This cohort study used data from the Norwegian Mother, Father and Child Cohort (MoBa). The population included children with maternal reports of depressive symptoms at ages 8 and 14. The study examined polygenic scores for major depressive disorder (MDD), ADHD, anxiety disorders, and educational attainment (EA) as exposures.
Children's own MDD polygenic scores showed adolescence-specific effects (b_PGS*wave=0.041, 95% CI: 0.017, 0.065). Developmentally-stable direct effects were found for children's polygenic scores: MDD (b=0.016, 95% CI: 0.006, 0.039), ADHD (b=0.024, 95% CI: 0.008, 0.041), and EA (b=-0.02, 95% CI: -0.038, -0.002). A stable effect was also observed for maternal EA polygenic scores (indirect genetic effect, b=0.04, 95% CI: 0.024, 0.054).

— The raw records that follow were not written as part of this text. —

--- src/rtl/fa.sv ---
// Single-bit full adder cell: S = A ^ B ^ Cin, Cout = majority(A, B, Cin).
module fa (
    input  logic A,
    input  logic B,
    input  logic Cin,
    output logic S,
    output logic Cout
);
    assign S    = A ^ B ^ Cin;
    assign Cout = (A & B) | (Cin & (A ^ B));
endmodule

--- src/rtl/serial_add_ctrl.sv ---
// Bit-serial adder controller: LSB-first addition of a + b + cin through one
// time-shared full-adder cell, with a start/busy/done handshake.
module serial_add_ctrl #(
    parameter int WIDTH = 8
) (
    input  logic             clk,
    input  logic             rst,
    input  logic             start,
    input  logic [WIDTH-1:0] a,
    input  logic [WIDTH-1:0] b,
    input  logic             cin,
    output logic             busy,
    output logic             done,
    output logic [WIDTH-1:0] sum,
    output logic             cout
);
    localparam int CNT_W = $clog2(WIDTH) + 1;
    localparam logic [CNT_W-1:0] LAST_CNT = CNT_W'(WIDTH - 1);

    typedef enum logic {
        S_IDLE  = 1'b0,
        S_SHIFT = 1'b1
    } state_t;

    state_t           r_state;
    logic [WIDTH-1:0] r_a_sh;
    logic [WIDTH-1:0] r_b_sh;
    logic [WIDTH-1:0] r_acc;
    logic [WIDTH-1:0] r_sum;
    logic             r_carry;
    logic             r_cout;
    logic             r_done;
    logic [CNT_W-1:0] r_cnt;

    logic             w_s;
    logic             w_cout;
    logic [WIDTH-1:0] w_acc_next;

    fa u_fa (
        .A    (r_a_sh[0]),
        .B    (r_b_sh[0]),
        .Cin  (r_carry),
        .S    (w_s),
        .Cout (w_cout)
    );

    // Sum bits enter at the MSB so that after WIDTH shifts bit i lands at position i.
    generate
        if (WIDTH == 1) begin : g_acc_w1
            assign w_acc_next = w_s;
        end else begin : g_acc_wn
            assign w_acc_next = {w_s, r_acc[WIDTH-1:1]};
        end
    endgenerate

    always_ff @(posedge clk) begin
        if (rst) begin
            r_state <= S_IDLE;
            r_a_sh  <= '0;
            r_b_sh  <= '0;
            r_acc   <= '0;
            r_sum   <= '0;
            r_carry <= 1'b0;
            r_cout  <= 1'b0;
            r_done  <= 1'b0;
            r_cnt   <= '0;
        end else begin
            r_done <= 1'b0;
            case (r_state)
                S_IDLE: begin
                    if (start) begin
                        r_a_sh  <= a;
                        r_b_sh  <= b;
                        r_carry <= cin;
                        r_acc   <= '0;
                        r_cnt   <= '0;
                        r_state <= S_SHIFT;
                    end
                end
                S_SHIFT: begin
                    r_a_sh  <= r_a_sh >> 1;
                    r_b_sh  <= r_b_sh >> 1;
                    r_acc   <= w_acc_next;
                    r_carry <= w_cout;
                    r_cnt   <= r_cnt + 1'b1;
                    if (r_cnt == LAST_CNT) begin
                        r_sum   <= w_acc_next;
                        r_cout  <= w_cout;
                        r_done  <= 1'b1;
                        r_state <= S_IDLE;
                    end
                end
                default: r_state <= S_IDLE;
            endcase
        end
    end

    assign busy = (r_state == S_SHIFT);
    assign done = r_done;
    assign sum  = r_sum;
    assign cout = r_cout;
endmodule
--- config.mk ---
export PLATFORM = sky130hd
export DESIGN_NAME = serial_add_ctrl
export DESIGN_NICKNAME = d
export VERILOG_FILES = /design/src/rtl/fa.sv /design/src/rtl/serial_add_ctrl.sv
export SDC_FILE = /design/constraint.sdc
export NUM_CORES = 1
export LEC_CHECK = 0
export BUFFER_PORTS_ARGS = -buffer_cell sky130_fd_sc_hd__buf_2
export CAP_MARGIN = 20
export CORE_MARGIN = 3
export CORE_UTILIZATION = 35
export DETAILED_ROUTE_END_ITERATION = 10
export SYNTH_ARGS = -nofsm -noshare
export SYNTH_HDL_FRONTEND = slang
export SYNTH_SLANG_ARGS = --single-unit
--- constraint.sdc ---
create_clock -name clk -period 1.6 [get_ports clk]
set_input_delay 0.16 -clock clk [delete_from_list [all_inputs] [get_ports clk]]
set_output_delay 0.16 -clock clk [all_outputs]
set_load 0.05 [all_outputs]
==> run summary, run 1 <==
status - finished clean
fin cells - 235
Die H - 74.9 microns
Peak VDD IR - 0.000537 V
Crit path required time - 1.78 ns
clock slew at reported path FFs - 0.07 ns
Resized cells post-CTS - 0
synthesized area - 1660 sq um
Post-Syn Instances - 151
gr ovfl total - 0
Nets - 204
Worst Setup Start Kind - register
DP Wirelength - 2210 microns
die width - 74.9 microns
placed insts - 227
CTS tree - yes
CP Class - reg2reg
area share of the largest cell type after synthesis - 47.0%
first-pass GRT wire length - 5190 microns
WL per Instance - 13.1 microns
sequential-to-total area share from yosys stat - 47.0%
Area growth syn-to-layout - 17.2%
initial antenna violation count - 0
Yosys reg bits - 39
worst min path class - in2reg
post-synth top area cell - dfxtp_1
power per cell area - 1010 nW/um^2
RSZ-0062 raised after global routing - no
Synth area leaders - dfxtp_1 (47%), mux2i_1 (11%), mux2_4 (6.3%)
Tightest Pin Transition - 0.383 ns
Synth cell types - 26
leak pwr - 0.862 nW
max-cap violation count - 0
WP data arrival - 1.59 ns
Total Power - 1.96 mW
Post-DRT Antenna Nets - 0
Syn Nets - 173
Port-buffer cells - 30
Post-CTS Setup Bufs - 0
Clock Sinks - 39
initial DRC count - 45
max-slew violations - 0
Worst setup EP type - register
DRC - 0
clock tree buffer depth - 2
GRT Total Usage - 12.2%
largest net degree at the start of global routing - 42
# IOs - 31
via/cell ratio - 4.94
final-report hold violation count - 0
clk_lat worst skew - 0.29 ns
Avg Inst Size Synth - 11.0 sq um
Starting Density - 37.1%
CTS hold repair buffers - 0
Num CTS Buffers - 5
DIE AREA - 5610 sq um
core area - 4470 sq um
Fmax - 0.708 GHz
vias in the first global route - 1158
layout cell share with drive strength beyond 1 - 35.0%
router iterations before antenna repair - 4
fillers - 438
minimum clock period - 1.41 ns
Rel. slew slack - 74.4%
setup TNS - 0 ns
largest fanout on the critical path - 6
routed via count - 1162
H-tree depth - 2
diode count - 0
WL final - 3080 microns
clk_skew - 0.00416 ns
Setup-failing EPs final - 0
Clock Tree Root - clkbuf_8
cell row count - 24
Synth Warn # - 0
gpl congestion - 0.679
Period Utilization, post-route - 88.3%
layout by cell type, fill, tap and decap left out, drive strengths merged, types with 3 or more instances in the layout:
| master | count |
|---|---|
| nor3 | 3 |
| a22o | 9 |
| mux2i | 18 |
| clkbuf | 8 |
| nor2 | 26 |
| dfxtp | 39 |
| buf | 36 |
| nor3b | 8 |
| a21oi | 11 |
| mux2 | 15 |
Yosys cell counts (all sizes together):
master and n:
nor2 26, nor3b 8, a22o 9, inv 1, nor3 3, a41oi 1
nor2b 1, a21oi 11, dfxtp 39, buf 12, nand3 1, ha 1
fa 1, mux2i 18, nand4b 1, and2b 1, mux2 15, a211oi 1
o21ai 1
per-stage QoR:
| stage | setup WS, ns | hold slack [ns] | util [%] | area (sq um) |
|---|---|---|---|---|
| after floorplan | 0.0529 | 0.279 | - | 1660 |
| after global placement | 0.250 | 0.441 | 41.2 | 1850 |
| after detailed placement | 0.208 | 0.457 | 41.2 | 1850 |
| after CTS | 0.196 | 0.145 | 43.5 | 1950 |
| after global routing | 0.0829 | 0.157 | 43.5 | 1950 |
| final | 0.188 | 0.154 | 43.5 | 1950 |
sequential cells by signal (all words and copies together), names as in the netlist:
register / flops
busy: 1
done: 1
cout: 1
r_carry: 1
r_b_sh: 8
sum: 8
r_cnt: 4
r_a_sh: 8
r_acc: 7
routing by layer:
layer	part of all wire, %	vias to the layer above	routed length (microns)	GRT usage, %
met4	1.1	0	34	4.74
li1	-	596	-	-
met5	0	-	0	0
met1	45	531	1400	14.6
met3	5.5	5	169	3.74
met2	48	30	1480	20.3
where the power goes:
part | internal [mW] | switching [mW] | total, mW | leakage, nW
Clock | 0.393 | 0.324 | 0.717 | 0.0515
Combinational | 0.110 | 0.101 | 0.211 | 0.493
Sequential | 1.00 | 0.0226 | 1.03 | 0.318
worst max-delay path, cell delays in order (launching register included):
cell      delay (ns)
dfxtp_1         0.40
ha_1            0.23
nand4b_2        0.14
nor2b_1         0.16
buf_4           0.16
a22o_1          0.22
cell type report:
type	count	area (sq um)	area share, %
multi-input cells	99	787	40.5
flip-flops and latches	39	782	40.2
clock buffers	8	100	5.14
inverters	1	3.75	0.193
well taps	52	65.1	3.34
repair buffers	36	208	10.7
final timing paths:
path,start,endpoint,slack (ns),cells past startpoint
setup / recovery,r_cnt[0],sum[0],0.19,5
hold / removal,rst,r_acc[3],0.15,2
setup reg to reg,r_cnt[0],sum[0],0.19,5
hold reg to reg,r_acc[1],sum[0],0.47,1
cell families (layout without fill, tap and decap cells):
kind of cell	Yosys count	count (layout)	share of synthesized area, %
and+or+nand+nor	41	41	13.5
adders and majority gates	2	2	1.96
AOI/OAI and AO/OA	23	23	9.34
muxes	33	33	22.6
DFF	39	39	47.0
buffers and inverters	13	45	5.58
Power figures use the tool's default switching activity.
==> run 2: changes to the inputs <==
--- a/config.mk
+++ b/config.mk
@@ -12,4 +12,5 @@
 export DETAILED_ROUTE_END_ITERATION = 10
 export SYNTH_ARGS = -nofsm -noshare
 export SYNTH_HDL_FRONTEND = slang
+export SYNTH_HIERARCHICAL = 1
 export SYNTH_SLANG_ARGS = --single-unit
==> run 2 against run 1 <==
  * Combinational power is 2% lower
  * Critical path depth decreased by 1
  * Fmax rose by 4.0%
  * Sequential power hardly changed
  * Via count increased by 6.4%
  * Global-route usage decreased by 0.47 points
  * Register-to-register slack better by 0.05 ns
  * Flip-flop and latch count unchanged
  * First-iteration DRC count increased by 31%
  * Largest power group unchanged
  * Highest routed layer unchanged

Safety and tolerability were not reported. Key limitations include that sample size was not reported, assessments were based on maternal reports only, and there was no direct measurement of genetic effects from fathers or other family members.
The results imply that specific etiological mechanisms related to MDD may become particularly relevant for depressive symptoms during early adolescence. However, this is a cohort study; results show associations, not causation. Genetic effects are estimated, not proven causal.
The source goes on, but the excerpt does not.